* [Exercise prompt]:
From the listing below, retype exactly the line holding "export NUM_CORES = 1", the line holding "set_load 0.005 [all_outputs]", and the lines between them; skip everything else.

BEGIN

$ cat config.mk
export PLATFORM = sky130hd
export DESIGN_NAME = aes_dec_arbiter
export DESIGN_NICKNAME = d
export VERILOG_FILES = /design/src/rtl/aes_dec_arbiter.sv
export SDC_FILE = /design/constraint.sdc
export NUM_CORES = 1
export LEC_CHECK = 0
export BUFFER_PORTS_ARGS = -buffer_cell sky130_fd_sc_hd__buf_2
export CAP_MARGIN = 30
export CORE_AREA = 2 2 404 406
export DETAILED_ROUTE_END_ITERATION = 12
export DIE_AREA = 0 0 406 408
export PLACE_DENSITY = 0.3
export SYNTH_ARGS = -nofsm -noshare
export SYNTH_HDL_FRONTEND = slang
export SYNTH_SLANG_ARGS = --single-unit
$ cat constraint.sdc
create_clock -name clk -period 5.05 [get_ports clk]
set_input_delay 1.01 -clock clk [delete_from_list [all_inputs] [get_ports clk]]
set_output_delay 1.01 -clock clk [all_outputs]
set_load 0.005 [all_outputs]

END
BEGIN

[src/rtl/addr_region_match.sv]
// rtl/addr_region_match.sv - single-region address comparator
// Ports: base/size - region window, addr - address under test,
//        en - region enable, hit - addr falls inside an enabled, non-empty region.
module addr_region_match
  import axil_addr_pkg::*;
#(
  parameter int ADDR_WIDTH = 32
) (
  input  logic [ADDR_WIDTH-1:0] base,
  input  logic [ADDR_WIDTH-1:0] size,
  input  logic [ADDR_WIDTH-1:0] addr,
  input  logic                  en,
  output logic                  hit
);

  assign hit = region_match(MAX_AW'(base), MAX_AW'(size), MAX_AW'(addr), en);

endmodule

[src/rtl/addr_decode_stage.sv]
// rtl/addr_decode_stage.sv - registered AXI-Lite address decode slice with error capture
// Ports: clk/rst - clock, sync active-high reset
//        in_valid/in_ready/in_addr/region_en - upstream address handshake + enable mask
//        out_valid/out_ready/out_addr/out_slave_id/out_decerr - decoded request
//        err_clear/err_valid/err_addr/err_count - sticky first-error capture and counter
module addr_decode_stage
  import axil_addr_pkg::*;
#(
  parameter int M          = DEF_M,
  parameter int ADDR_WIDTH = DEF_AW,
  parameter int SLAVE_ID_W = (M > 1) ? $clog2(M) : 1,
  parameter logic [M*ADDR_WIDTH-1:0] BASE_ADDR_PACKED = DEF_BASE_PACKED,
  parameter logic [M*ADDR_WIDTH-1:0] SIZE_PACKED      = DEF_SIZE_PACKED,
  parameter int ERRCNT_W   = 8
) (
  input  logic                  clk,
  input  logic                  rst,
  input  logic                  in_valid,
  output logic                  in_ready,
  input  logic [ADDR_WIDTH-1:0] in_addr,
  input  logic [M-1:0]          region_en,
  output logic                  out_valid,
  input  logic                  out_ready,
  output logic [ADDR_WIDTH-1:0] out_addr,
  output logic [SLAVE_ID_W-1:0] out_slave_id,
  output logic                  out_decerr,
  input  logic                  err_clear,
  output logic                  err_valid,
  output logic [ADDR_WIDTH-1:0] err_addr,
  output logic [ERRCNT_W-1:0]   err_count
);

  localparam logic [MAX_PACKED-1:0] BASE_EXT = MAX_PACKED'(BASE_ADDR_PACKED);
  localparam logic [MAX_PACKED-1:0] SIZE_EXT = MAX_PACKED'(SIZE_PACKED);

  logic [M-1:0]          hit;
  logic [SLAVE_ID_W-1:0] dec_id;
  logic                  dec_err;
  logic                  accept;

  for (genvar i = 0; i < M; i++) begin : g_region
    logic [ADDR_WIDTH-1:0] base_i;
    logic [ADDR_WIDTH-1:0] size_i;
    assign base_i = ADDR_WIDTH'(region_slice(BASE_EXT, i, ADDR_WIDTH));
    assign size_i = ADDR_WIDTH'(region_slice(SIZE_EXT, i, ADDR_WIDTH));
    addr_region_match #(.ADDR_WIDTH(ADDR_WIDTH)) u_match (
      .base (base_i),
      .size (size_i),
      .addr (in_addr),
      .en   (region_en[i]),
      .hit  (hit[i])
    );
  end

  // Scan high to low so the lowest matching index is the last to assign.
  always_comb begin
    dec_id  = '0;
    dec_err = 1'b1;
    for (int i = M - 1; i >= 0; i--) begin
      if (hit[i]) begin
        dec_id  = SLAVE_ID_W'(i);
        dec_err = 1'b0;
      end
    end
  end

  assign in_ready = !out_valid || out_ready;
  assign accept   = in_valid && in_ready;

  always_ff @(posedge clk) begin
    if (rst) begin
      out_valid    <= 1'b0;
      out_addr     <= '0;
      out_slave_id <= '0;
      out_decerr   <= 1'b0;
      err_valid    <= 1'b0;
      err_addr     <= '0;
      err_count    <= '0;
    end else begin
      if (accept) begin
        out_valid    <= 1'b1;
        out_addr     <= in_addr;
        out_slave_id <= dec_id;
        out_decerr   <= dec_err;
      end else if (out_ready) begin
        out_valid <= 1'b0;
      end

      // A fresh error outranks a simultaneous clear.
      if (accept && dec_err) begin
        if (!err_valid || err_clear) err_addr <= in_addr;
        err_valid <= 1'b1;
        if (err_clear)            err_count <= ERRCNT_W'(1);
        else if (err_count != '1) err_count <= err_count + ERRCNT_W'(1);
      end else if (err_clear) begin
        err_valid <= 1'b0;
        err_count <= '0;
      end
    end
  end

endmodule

END

* [Exercise response]:
export NUM_CORES = 1
export LEC_CHECK = 0
export BUFFER_PORTS_ARGS = -buffer_cell sky130_fd_sc_hd__buf_2
export CAP_MARGIN = 30
export CORE_AREA = 2 2 404 406
export DETAILED_ROUTE_END_ITERATION = 12
export DIE_AREA = 0 0 406 408
export PLACE_DENSITY = 0.3
export SYNTH_ARGS = -nofsm -noshare
export SYNTH_HDL_FRONTEND = slang
export SYNTH_SLANG_ARGS = --single-unit
$ cat constraint.sdc
create_clock -name clk -period 5.05 [get_ports clk]
set_input_delay 1.01 -clock clk [delete_from_list [all_inputs] [get_ports clk]]
set_output_delay 1.01 -clock clk [all_outputs]
set_load 0.005 [all_outputs]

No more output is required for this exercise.